My attempt, in general, is this:
public class Secure : ICustomTypeDescriptor
{
private bool isSecure;
public Secure(bool state)
{
isSecure = state;
}
.. now I'm lost trying to deploy everything
}
I also cannot find PropertyDescriptor.ReadOnly or when I should use it or add it or whatever. I found an abstract conversation on one site and this is similar to what they showed.

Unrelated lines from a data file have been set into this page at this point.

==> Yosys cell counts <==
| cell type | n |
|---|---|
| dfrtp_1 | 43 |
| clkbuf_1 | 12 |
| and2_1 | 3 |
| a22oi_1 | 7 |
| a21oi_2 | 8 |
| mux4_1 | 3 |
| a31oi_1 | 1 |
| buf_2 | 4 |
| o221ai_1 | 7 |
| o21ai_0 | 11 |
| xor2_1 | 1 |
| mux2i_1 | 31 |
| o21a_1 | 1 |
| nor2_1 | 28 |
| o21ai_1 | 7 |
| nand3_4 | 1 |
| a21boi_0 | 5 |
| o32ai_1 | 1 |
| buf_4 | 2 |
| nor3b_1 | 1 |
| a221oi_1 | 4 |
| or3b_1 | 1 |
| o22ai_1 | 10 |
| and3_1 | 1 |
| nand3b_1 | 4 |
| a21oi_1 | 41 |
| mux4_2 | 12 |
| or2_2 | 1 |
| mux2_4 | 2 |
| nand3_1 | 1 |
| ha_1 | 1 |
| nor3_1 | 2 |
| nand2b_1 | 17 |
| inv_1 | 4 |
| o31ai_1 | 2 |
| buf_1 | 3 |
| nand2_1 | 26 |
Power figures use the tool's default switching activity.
<file path="config.mk">
export PLATFORM = sky130hd
export DESIGN_NAME = branch_target_unit
export DESIGN_NICKNAME = d
export VERILOG_FILES = /design/src/rtl/branch_target_unit.sv
export SDC_FILE = /design/constraint.sdc
export NUM_CORES = 1
export LEC_CHECK = 0
export CAP_MARGIN = 0
export CORE_MARGIN = 2
export CORE_UTILIZATION = 45
export CTS_CLUSTER_DIAMETER = 60
export DETAILED_ROUTE_END_ITERATION = 10
export PLACE_DENSITY_LB_ADDON = 0.25
export SYNTH_ARGS = -nofsm -noshare
export SYNTH_HDL_FRONTEND = slang
export SYNTH_SLANG_ARGS = --single-unit
</file>
<file path="constraint.sdc">
create_clock -name clk -period 2.67 [get_ports clk]
set_input_delay 0.534 -clock clk [delete_from_list [all_inputs] [get_ports clk]]
set_output_delay 0.534 -clock clk [all_outputs]
set_load 0.01 [all_outputs]
</file>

My attempt:
namespace myCompany.Attributes
{
internal class Secured : ICustomTypeDescriptor
{
private bool secured;
private bool readonlyState;
public Secured(bool state)
{
secured = state;
}
System.ComponentModel.PropertyDescriptorCollection ICustomTypeDescriptor.GetProperties(System.Attribute[]
attributes)
{
PropertyInfo[] propInfos =
this.classType.GetProperties(BindingFlags.Public | BindingFlags.Static);
ArrayList props = new ArrayList(propInfos.Length);
foreach(PropertyInfo propInfo in propInfos)
{
props.Add( new ReflectPropertyDescriptor(propInfo) );
}
if (CheckReadOnlyState())
props.Add(new ReflectProperty(???));
return new PropertyDescriptorCollection(
(PropertyDescriptor[])props.ToArray(typeof(PropertyDescriptor)) );
}
System.ComponentModel.PropertyDescriptorCollection ICustomTypeDescriptor.GetProperties()
{
ArrayList props = new ArrayList();
if (CheckReadOnlyState())
props.Add(new ReflectPropertyDescriptor(PropertyDescriptor.ReadOnly));
return new PropertyDescriptorCollection((PropertyDescriptor[])props.ToArray(typeof(PropertyDescriptor)));
}
TypeConverter ICustomTypeDescriptor.GetConverter()
{
return TypeDescriptor.GetConverter(this, true);
}
AttributeCollection ICustomTypeDescriptor.GetAttributes()
{
return TypeDescriptor.GetAttributes(this.secured, true);
}
public bool GetPropertiesSupported(ITypeDescriptorContext context)
{
return true;
}
object ICustomTypeDescriptor.GetPropertyOwner(PropertyDescriptor pd)
{
}
}
public class bool CheckReadOnlyState()
{
readonlyState = true;
SecurityManager sec = new SecurityManager();
if (sec.CheckUserGroup("D-U-TCAEDIT") && !this.secured)
{
readonlyState = false;
}
if (sec.CheckUserGroup("D-U-TCA"))
{
readonlyState = false;
}
return readonlyState;
}
public class PropertyDescriptor ReflectPropertyDescriptor : PropertyDescriptor
{
private PropertyInfo propInfo;
public ReflectPropertyDescriptor(PropertyInfo propInfo) :
base(propInfo.Name, null)
{
this.propInfo = propInfo;
}
}
I'm just not understanding what this is doing and how I define the ReadOnly(true/false) attribute.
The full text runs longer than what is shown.